While the working class Nigerians are suffering the case of pensioners is better imagined. MrAbiodunAkanji, a member of the Contributing Pension Union, told the Sunday Tribune that if he were to evaluate the administration’s performance it could only score a 25 per cent.

“I’m not going to rate him (Buhari) more than 25 per cent. He hasn’t accomplished much. As far as I’m concerned, his performance as a leader has been very poor. I’m not sure which area he couldscore high. Security was not this bad when he first arrived seven years ago. He has made it the worst from one administration to the next. If it was bad before he came in, it’s even worse now. People cannot sleep peacefully with their eyes closed in their homes; when people sleep at night, no one knows if they would wake up the next day. He has not performed well in my own opinion,” Akanji lamented.


Still Waiting on Hope

However, as the Buhari administration draws the curtain in the remaining 365 days, Nigerians are still expressing hope that things could get better, if only the president could really be in charge and try to leave a legacy behind.
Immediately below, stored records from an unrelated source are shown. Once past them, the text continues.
This is an optimization exercise on Yosys and OpenROAD, whose aim is small area, a short achievable clock period and few clock cycles, not a production implementation. Function was checked by simulation only, so behaviour that the tests miss may differ from the original. Power and IR drop assume default switching activity.

==> flow/design.v <==
module stele_codec (
    input  wire        clk,
    input  wire        rst,
    input  wire        cmd_valid,
    output wire        cmd_ready,
    input  wire        cmd_op,         
    input  wire [31:0] pal0,
    input  wire [31:0] pal1,
    input  wire [31:0] pal2,
    input  wire [1:0]  pal_n,
    input  wire [15:0] width,
    input  wire [15:0] height,
    input  wire [31:0] npix,
    input  wire        px_valid,
    output wire        px_ready,
    input  wire [31:0] px_data,
    output wire        bo_valid,
    input  wire        bo_ready,
    output wire [7:0]  bo_data,
    input  wire        bi_valid,
    output wire        bi_ready,
    input  wire        bi_eos,
    input  wire [7:0]  bi_data,
    output wire        po_valid,
    input  wire        po_ready,
    output wire [31:0] po_data,
    output wire        busy,
    output reg         done,
    output reg         err,
    output wire [3:0]  err_kind,
    output reg  [2:0]  err_detail
);
    localparam [2:0] S_IDLE = 3'd0;
    localparam [2:0] S_DHDR = 3'd1;    
    localparam [2:0] S_MUL  = 3'd2;    
    localparam [2:0] S_EVAL = 3'd3;    
    localparam [2:0] S_EHDR = 3'd4;    
    localparam [2:0] S_ENC  = 3'd5;    
    localparam [2:0] S_DEC  = 3'd6;    
    reg  [2:0]  state;
    reg         s_idle, s_dhdr, s_ehdr, s_dec;
    reg  [2:0]  kind_r;
    assign err_kind = {1'b0, kind_r};
    reg         op_r;
    reg  [31:0] p0, p1, p2;
    reg         is3;          
    reg  [31:0] rem;          
    reg         rz;           
    reg  [3:0]  k;            
    reg         mm;           
    reg         ver_ok;
    reg  [31:0] sr;
    reg  [13:0] am;
    wire [7:0]  g    = sr[7:0];
    wire [7:0]  prev = sr[15:8];
    wire [7:0]  cnt  = sr[23:16];
    wire [5:0]  acc  = sr[29:24];
    wire        gv   = am[0];
    wire        fin  = am[1];
    wire        uerr = am[2];
    wire [7:0]  bb   = sr[7:0];
    wire [7:0]  lb   = sr[15:8];
    wire [1:0]  f    = sr[17:16];
    wire        bv   = sr[20];
    wire        lv   = sr[21];
    wire        eos  = sr[22];
    wire        rm   = sr[23];
    wire        hl   = sr[24];
    reg         pe;           
    reg  [1:0]  fl;           
    reg         cz;           
    reg         ov;
    reg  [2:0]  os;
    reg  s_pal;
    wire [31:0] cx = s_pal ? p2 : px_data;
    wire e0 = (p0 == cx);
    wire e1 = (p1 == cx);
    wire m2 = is3 & (p2 == px_data);
    wire px_mapped = e0 | e1 | m2;
    wire [1:0] px_code = e0 ? 2'd0 : (e1 ? 2'd1 : 2'd2);
    wire dup = (pal0 == pal1);
    wire [15:0] w_r = sr[15:0];
    wire [15:0] h_r = sr[31:16];
    reg        dims_bad;
    reg [2:0]  dims_detail;
    always @(*) begin
        dims_bad    = 1'b1;
        dims_detail = 3'd0;
        if (w_r[15:2] == 14'd0)      dims_detail = 3'd2;
        else if (w_r[1:0] != 2'b00)  dims_detail = 3'd3;
        else if (h_r[15:2] == 14'd0) dims_detail = 3'd4;
        else if (h_r[1:0] != 2'b00)  dims_detail = 3'd5;
        else                         dims_bad    = 1'b0;
    end
    reg         hb;           
    wire [14:0] msum  = {1'b0, am} + (hb ? {1'b0, w_r[15:2]} : 15'd0);
    wire        nbit  = rem[k + 5'd4];
    wire        size_ok = !mm && (am == rem[31:18]) && (rem[3:0] == 4'd0);
    wire ext = (((prev[7:4] == 4'h0) && (g == 8'h00)) ||
                ((prev[7:4] == 4'h5) && (g == 8'h55))) && (cnt != 8'hFF);
    wire [7:0] rec_byte = {prev[7:6] | {2{cz}}, prev[5:0]};
    wire [1:0] cur = bb[1:0];
    wire esc  = (cur == 2'd3);
    wire oor  = (cur == 2'd2) && !is3;
    wire over = (rem[31:10] == 22'd0) && (rem[9:0] <= {lb, 2'b00});
    wire [2:0] cur_oh = {cur == 2'd2, cur == 2'd1, cur == 2'd0};
    wire       free   = !ov || po_ready;           
    assign busy      = !s_idle;
    assign cmd_ready = s_idle;
    assign px_ready  = pe && !(gv && rem[1:0] == 2'd1);
    assign bo_valid  = s_ehdr || fl[0] || fl[1];
    assign bo_data   = s_ehdr ? ((k == 4'd0) ? 8'h01 : sr[7:0]) :
                       fl[1] ? cnt : rec_byte;
    assign bi_ready  = s_dhdr || (s_dec && !eos && !lv);
    assign po_valid  = ov;
    assign po_data   = ({32{os[0]}} & p0) | ({32{os[1]}} & p1) | ({32{os[2]}} & p2);
    wire px_take = px_valid && px_ready;
    wire bi_take = bi_valid && bi_ready;
    wire bi_push = bi_take && !bi_eos;
    task go(input [2:0] n);
        begin
            state  <= n;
            s_idle <= (n == S_IDLE);
            s_dhdr <= (n == S_DHDR);
            s_ehdr <= (n == S_EHDR);
            s_dec  <= (n == S_DEC);
        end
    endtask
    task finish(input [2:0] kind, input [2:0] detail);
        begin
            go(S_IDLE);
            ov         <= 1'b0;
            done       <= (kind == 3'd0);
            err        <= (kind != 3'd0);
            kind_r     <= kind;
            err_detail <= detail;
        end
    endtask
    task dec_refill;
        begin
            sr[17:16] <= 2'd0;                        
            if (lv) begin
                sr[7:0] <= lb;
                sr[20]  <= 1'b1;                      
                sr[21]  <= 1'b0;                      
            end else if (bi_push) begin
                sr[7:0] <= bi_data;
                sr[20]  <= 1'b1;
            end else
                sr[20]  <= 1'b0;
        end
    endtask
    task dec_look;
        begin
            if (bi_push) begin
                sr[15:8] <= bi_data;                  
                sr[21]   <= 1'b1;                     
            end
        end
    endtask
    always @(posedge clk)
        s_pal <= !rst && s_idle && cmd_valid;
    always @(posedge clk) begin
        if (rst) begin
            go(S_IDLE);
            pe         <= 1'b0;
            fl         <= 2'b00;
            ov         <= 1'b0;
            done       <= 1'b0;
            err        <= 1'b0;
            kind_r     <= 3'd0;
            err_detail <= 3'd0;
        end else begin
            case (state)
            S_IDLE: begin
                if (cmd_valid) begin
                    op_r <= cmd_op;
                    p0   <= pal0;
                    p1   <= pal1;
                    p2   <= pal2;
                    is3  <= pal_n[0];
                    sr   <= {height, width};
                    rem  <= npix;
                    k    <= 4'd0;
                    am   <= 14'd0;
                    mm   <= 1'b0;
                    hb   <= height[2];
                    done       <= 1'b0;
                    err        <= !pal_n[1] || dup;
                    kind_r     <= 3'd1;
                    err_detail <= pal_n[1] ? 3'd3 : 3'd4;
                    go(cmd_op ? S_DHDR : S_MUL);
                    s_dhdr     <= 1'b0;
                end
            end
            S_DHDR: begin
                if (s_pal) begin
                    if (err || (is3 && (e0 || e1))) begin
                        err <= 1'b1;
                        go(S_IDLE);
                    end else
                        s_dhdr <= 1'b1;
                end else if (bi_valid) begin
                    if (bi_eos)
                        finish(3'd6, 3'd3);
                    else begin
                        k <= k + 4'd1;
                        if (k == 4'd0)
                            ver_ok <= (bi_data == 8'h01);
                        else
                            sr <= {bi_data, sr[31:8]};
                        if (k == 4'd4) begin
                            k  <= 4'd0;
                            hb <= sr[26];           
                            go(S_MUL);
                        end
                    end
                end
            end
            S_MUL: begin
                if (s_pal && (err || (is3 && (e0 || e1)))) begin
                    err <= 1'b1;
                    go(S_IDLE);
                end
                k  <= k + 4'd1;
                hb <= h_r[k + 4'd3];
                am <= msum[14:1];
                if (msum[0] != nbit)
                    mm <= 1'b1;
                if (k == 4'd13)
                    go(S_EVAL);
            end
            S_EVAL: begin
                k <= 4'd0;
                if (op_r && !ver_ok)
                    finish(3'd4, 3'd1);
                else if (dims_bad)
                    finish(3'd4, dims_detail);
                else if (!size_ok)
                    finish(3'd5, 3'd0);
                else if (op_r) begin
                    sr[17:16] <= 2'd0;              
                    sr[24:20] <= 5'd0;              
                    rz        <= 1'b0;
                    go(S_DEC);
                end else
                    go(S_EHDR);
            end
            S_EHDR: begin
                if (bo_ready) begin
                    k <= k + 4'd1;
                    if (k != 4'd0)
                        sr <= {bi_data, sr[31:8]};
                    if (k == 4'd4) begin
                        sr[15:8]  <= 8'hFF;         
                        sr[23:16] <= 8'd0;          
                        cz        <= 1'b0;
                        am[2:0]   <= 3'd0;          
                        rz        <= 1'b0;
                        pe        <= 1'b1;
                        go(S_ENC);
                    end
                end
            end
            S_ENC: begin
                if (px_take) begin
                    rem       <= rem - 32'd1;
                    rz        <= (rem == 32'd1);
                    sr[29:24] <= {px_code, acc[5:2]};
                    if (rem[1:0] == 2'd1)
                        sr[7:0] <= {px_code, acc};
                    if (!px_mapped || rem == 32'd1)
                        pe <= 1'b0;
                    if (!px_mapped)
                        am[2] <= 1'b1;              
                    else if (rem[1:0] == 2'd1)
                        am[0] <= 1'b1;              
                end
                if (fl == 2'b00) begin
                    if (gv) begin
                        if (ext) begin
                            sr[23:16] <= cnt + 8'd1;
                            cz        <= 1'b1;
                            am[0]     <= 1'b0;
                        end else if (prev == 8'hFF) begin
                            sr[15:8]  <= g;
                            am[0]     <= 1'b0;
                        end else
                            fl <= 2'b01;
                    end else if (rz || uerr) begin
                        if (uerr)
                            finish(3'd2, 3'd0);
                        else if (fin)
                            finish(3'd0, 3'd0);
                        else begin
                            am[1] <= 1'b1;          
                            fl    <= 2'b01;
                        end
                    end
                end else if (bo_ready) begin
                    if (fl[0] && cz)
                        fl <= 2'b10;
                    else begin
                        fl        <= 2'b00;
                        sr[15:8]  <= g;             
                        sr[23:16] <= 8'd0;          
                        cz        <= 1'b0;
                        am[0]     <= 1'b0;
                    end
                end
            end
            S_DEC: begin
                if (bi_take && bi_eos)
                    sr[22] <= 1'b1;                           
                if (free)
                    ov <= 1'b0;
                if (rm) begin
                    if (free) begin
                        ov  <= 1'b1;
                        rem <= rem - 32'd1;
                        rz  <= (rem == 32'd1);
                        {sr[7:0], sr[17:16]} <= {bb, f} - 10'd1;
                    end
                    if (free && {bb, f} == 10'd1) begin
                        sr[23] <= 1'b0;                       
                        dec_refill;
                    end else
                        dec_look;
                end else if (bv) begin
                    if (esc) begin
                        if (lv) begin
                            if (free) begin
                                if (!hl)
                                    finish(3'd3, 3'd2);
                                else if (over)
                                    finish(3'd6, 3'd2);
                                else begin
                                    ov        <= 1'b1;
                                    rem       <= rem - 32'd1;
                                    rz        <= (rem == 32'd1);
                                    sr[21]    <= 1'b0;        
                                    sr[20]    <= 1'b0;        
                                    sr[23]    <= (lb != 8'd0);    
                                    sr[7:0]   <= lb;
                                    sr[17:16] <= 2'd0;
                                end
                            end
                        end else begin
                            dec_look;
                            if (eos && free)
                                finish(3'd6, 3'd4);
                        end
                    end else if (free) begin
                        if (oor)
                            finish(3'd3, 3'd1);
                        else if (rz)
                            finish(3'd6, 3'd2);
                        else begin
                            ov        <= 1'b1;
                            os        <= cur_oh;
                            rem       <= rem - 32'd1;
                            rz        <= (rem == 32'd1);
                            sr[24]    <= 1'b1;                
                            sr[17:16] <= f + 2'd1;
                            sr[7:0]   <= {2'b00, bb[7:2]};
                            if (f == 2'd3)
                                dec_refill;
                            else
                                dec_look;
                        end
                    end else
                        dec_look;
                end else begin
                    if (bi_push) begin
                        sr[7:0]   <= bi_data;
                        sr[20]    <= 1'b1;
                        sr[17:16] <= 2'd0;
                    end
                    if (eos && free) begin
                        if (rz)
                            finish(3'd0, 3'd0);
                        else
                            finish(3'd6, 3'd1);
                    end
                end
            end
            default: go(S_IDLE);
            endcase
        end
    end
endmodule
==> flow/flow/run.sh <==
#!/bin/bash
set -euo pipefail
export BUFFER_PORTS_ARGS="-buffer_cell sky130_fd_sc_hd__buf_1"
export SETUP_SLACK_MARGIN=6.0
bash standard.sh finish > standard_flow.log 2>&1
==> flow/standard.sh <==
#!/bin/bash
# synth_recipe.tcl (not shown) runs the flow's synth.tcl, then flattens the netlist and writes it again
# the make line also repeats each setting of config.mk as NAME=value (left out here)
make -C /OpenROAD-flow-scripts/flow DESIGN_CONFIG=/design/flow/config.mk WORK_HOME=/design/flow/orfs CLKGATE_MAP_FILE= SYNTH_SCRIPT=/design/flow/synth_recipe.tcl "${@:-finish}"
==> flow/config.mk <==
export PLATFORM = sky130hd
export DESIGN_NAME = stele_codec
export DESIGN_NICKNAME = stele_codec
export VERILOG_FILES = /design/flow/design.v
export SDC_FILE = /design/flow/constraint.sdc
export NUM_CORES = 4
export LEC_CHECK = 0
export CAP_MARGIN = 20
export CORE_MARGIN = 2
export CORE_UTILIZATION = 40
export SLEW_MARGIN = 20
==> flow/constraint.sdc <==
create_clock -name core_clock -period 10.0 [get_ports {clk}]
set_input_delay 2.0000 -clock core_clock [delete_from_list [all_inputs] [get_ports {clk}]]
set_output_delay 2.0000 -clock core_clock [all_outputs]
set_load 0.01 [all_outputs]
==> flow_metrics.tcl, run 1 <==
set metrics [dict create \
    status "no timing/DRC/antenna violations" \
    worst_setup_path_start_kind "flop" \
    timing.max_slew.rel_slack_pct 27.5 \
    synth_seq_cells 208 \
    most_frequent_cells_in_the_layout "257 x sky130_fd_sc_hd__buf_1, 188 x sky130_fd_sc_hd__edfxtp_1, 127 x sky130_fd_sc_hd__nand2_1, 123 x sky130_fd_sc_hd__nor2_1, 118 x sky130_fd_sc_hd__xnor2_1" \
    nets 2034 \
    ys_dominant_reg_cell "sky130_fd_sc_hd__edfxtp_1" \
    clockBufferDepth 3 \
    avgViaCountPerCell 6.05 \
    fin_setup_tns_ns 0 \
    power_density_nw_per_um2 221 \
    max_slew_violation_count 0 \
    worstSkewPairLatency_ns 0.56 \
    grt_start_max_net_pins 71 \
    power.share.sequential_pct 36.2 \
    skew_ns 0.0141 \
    gpl_wtd_cong 1.00 \
    switching_power_total_w 0.00152 \
    synth_nets 1795 \
    antenna_left 0 \
    dr_top_layer "met5" \
    h-tree-depth 1 \
    synthArstFlopShare_pct 0 \
    post_synth_edffs 188 \
    postSynthCellCount 1548 \
    worst_ep_required_time_ns 10.19 \
    power.switching_fraction_pct 39.8 \
    initial_drt_pass_iterations 9 \
    grt_antenna_before_repair 2 \
    cts_root_buf "sky130_fd_sc_hd__clkbuf_16" \
    ios 266 \
    final_critical_delay_including_setup_and_external_delays_ns 3.95 \
    area_of_the_die_um2 38200 \
    placeable_area_um2 36300 \
    post_route_cells_drive_above_1_share_pct 7.58 \
    total_half_perimeter_wirelength_after_legalization_and_detailed_placement_mm 42.4 \
    first_iter_violations 1710 \
    power.clock.fraction_pct 25.1 \
    mappedNetlistArea_um2 14700 \
    synth.lib_cells_used.distinct 87 \
    wl_met1_mm 22.9 \
    routed-wl-met2_mm 25.8 \
    grt.overflow.total 0 \
    cts_num_sinks 208 \
    maxCapViolCount 0 \
    place.port_buffers 264 \
    whs_ns 0.464 \
    ir_worst_vdd_mv 0.143 \
    report.final.setup_viol 0 \
    floorplan.initialDensity_pct 40.3 \
    layout-area-overhead-vs-synth_pct 17.7 \
    synth_seq_area_share_pct 41.2 \
    cp_max_fo 32 \
    vias_in_the_first_global_route 13200 \
    avgRoutedWirePerCell_um 25.0 \
    groute.usage.overall_pct 28.9 \
    drt_wl_total_mm 56.8 \
    grt_setup_unrepaired "false" \
    worst_setup_hold_path_clk_slew_ns 0.06 \
    critical_path_class "reg2reg" \
    cellLeakagePower_nw 5.91 \
    hold_viol_final 0 \
    die_x_um 195 \
    clock_tree_from_tritoncts "yes" \
    wl_met3_mm 6.14 \
    fmaxAchievable_ghz 0.253 \
    cts-hold-fix-buffers 0 \
    power_frac_comb_pct 38.6 \
    first_pass_grt_wire_length_mm 83.9 \
    num_vias 13800 \
    worst_slew_pin_slew_ns 1.08 \
    total_clock_buffers_created_by_cts 26 \
    floorplan.rows 70 \
    ys_warn_count 1 \
    share_of_the_clock_period_used_by_the_worst_path_pct 39.5 \
    intPower_w 0.00229 \
    arrival_ns 4.14 \
    drc_errors_left 0 \
    hp_class "reg2reg" \
    syn-mean-instance-area_um2 9.47 \
    die_y_um 195 \
    critPathCaptureType "flop" \
    mostFrequentLayoutCell "sky130_fd_sc_hd__buf_1" \
]
## cells in the mapped netlist, types with 8 or more instances
| master | number | area share, % |
|---|---|---|
| sky130_fd_sc_hd__a211oi_1 | 9 | 0.46 |
| sky130_fd_sc_hd__a21o_1 | 9 | 0.46 |
| sky130_fd_sc_hd__a21oi_1 | 91 | 3.1 |
| sky130_fd_sc_hd__a221oi_1 | 8 | 0.48 |
| sky130_fd_sc_hd__a222oi_1 | 37 | 2.5 |
| sky130_fd_sc_hd__a31oi_1 | 19 | 0.81 |
| sky130_fd_sc_hd__and2_1 | 18 | 0.77 |
| sky130_fd_sc_hd__clkbuf_1 | 77 | 2.0 |
| sky130_fd_sc_hd__dfxtp_1 | 20 | 2.7 |
| sky130_fd_sc_hd__edfxtp_1 | 188 | 39 |
| sky130_fd_sc_hd__ha_1 | 35 | 3.0 |
| sky130_fd_sc_hd__inv_1 | 77 | 2.0 |
| sky130_fd_sc_hd__mux2i_1 | 61 | 4.2 |
| sky130_fd_sc_hd__mux4_2 | 9 | 1.4 |
| sky130_fd_sc_hd__nand2_1 | 127 | 3.3 |
| sky130_fd_sc_hd__nand2b_1 | 10 | 0.43 |
| sky130_fd_sc_hd__nand3_1 | 27 | 0.92 |
| sky130_fd_sc_hd__nand4_1 | 26 | 1.1 |
| sky130_fd_sc_hd__nor2_1 | 125 | 3.2 |
| sky130_fd_sc_hd__nor2b_1 | 13 | 0.55 |
| sky130_fd_sc_hd__nor3_1 | 45 | 1.5 |
| sky130_fd_sc_hd__nor4_1 | 49 | 2.1 |
| sky130_fd_sc_hd__o211ai_1 | 10 | 0.51 |
| sky130_fd_sc_hd__o21a_1 | 14 | 0.72 |
| sky130_fd_sc_hd__o21ai_0 | 95 | 3.2 |
| sky130_fd_sc_hd__o221ai_1 | 8 | 0.48 |
| sky130_fd_sc_hd__o22ai_1 | 11 | 0.47 |
| sky130_fd_sc_hd__or3_1 | 9 | 0.38 |
| sky130_fd_sc_hd__xnor2_1 | 118 | 7.0 |
| sky130_fd_sc_hd__xor2_1 | 79 | 4.7 |
## final cells by class
cell class | count | area, µm²
antenna | 2 | 5.00
clock buffer | 38 | 746
clock inverter | 10 | 116
fill | 3529 | 19100
inverter | 79 | 297
multi-input combinational | 1171 | 8150
sequential | 208 | 6050
tap | 468 | 586
timing repair buffer | 301 | 1310
## registers in the layout, indices dropped and copies added, names as in the netlist, 2 cells and up
signal	count
am	14
err_detail	3
fl	2
k	4
kind_r	3
os	3
p0	32
p1	32
p2	32
rem	32
sr	32
state	3
## layer usage
layer,global-route usage (%),up-vias
met5,0,-
met4,10.0,4
met3,5.44,114
met2,46.4,794
met1,39.3,6606
li1,-,6259
## timing repair
item | in CTS | in global routing
pin swaps | 1 | 8
gates resized for setup | 15 | 26
cloned | 0 | 0
setup buffers | 7 | 8
endpoints found under the setup margin | 41 | 39
## worst paths after layout
path | from | slack (ns) | depth (start not counted) | to
setup / recovery | sr[10]$_DFFE_PP_ | 6.05 | 11 | rem[25]$_DFFE_PP_
setup reg to reg | sr[10]$_DFFE_PP_ | 6.05 | 11 | rem[25]$_DFFE_PP_
hold / removal | err_detail[1]$_SDFFE_PP0P_ | 0.46 | 2 | err_detail[1]$_SDFFE_PP0P_
hold reg to reg | err_detail[1]$_SDFFE_PP0P_ | 0.46 | 2 | err_detail[1]$_SDFFE_PP0P_
## power groups by stage
stage               Combinational (W)  Sequential, W  Clock [W]
finish                        0.00147        0.00138   0.000958
global route                  0.00158        0.00139    0.00101
CTS                           0.00140        0.00138   0.000973
detailed placement            0.00136        0.00141          0
global placement              0.00135        0.00141          0
floorplan                     0.00101        0.00127          0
Ugboaja, NLC secretary said instead of imposing new taxes and policies that would drain the masses financially, the federal and state governments should pay backlog of salary arrears and pensions, and not hoard the commonwealth of the people.

“If they had used the money to pay salaries, there’ll be no need for EFCC to be chasing them. If they had used the monies to pay salaries, EFCC won’t be jumping through the roof to enter anybody’s house. These were people when they were in power, they were reluctant to pay salaries.

“We have piled-up of gratuities, piled-up pension arrears, piled-up grants and allowances. We have arrears of salaries unpaid; but these people live in dangerous luxury. All they do is harass people away from their legitimate demands, only to embezzle those funds,” he said.

Speaking further, Ugboaja said the poor power supply being experienced across the nation could still be fixed, including other problems such as the bad refineries, crime, among other problems.

“The president, definitely, it is not rocket science, it’s not something that is impossible, can ensure that in the next nine months, our refineries come back on stream. It will be a big relief to the working people and their families.

“The president in the next nine months can help attack the challenge of power that a cabal even under his watch has rendered ineffective. They only talk about increase in charges.So he has the duty and responsibility to have a critical, dispassionate look at the criminality that has bedeviled our power sector because it’s an open secret, and it is ridiculous,” he added.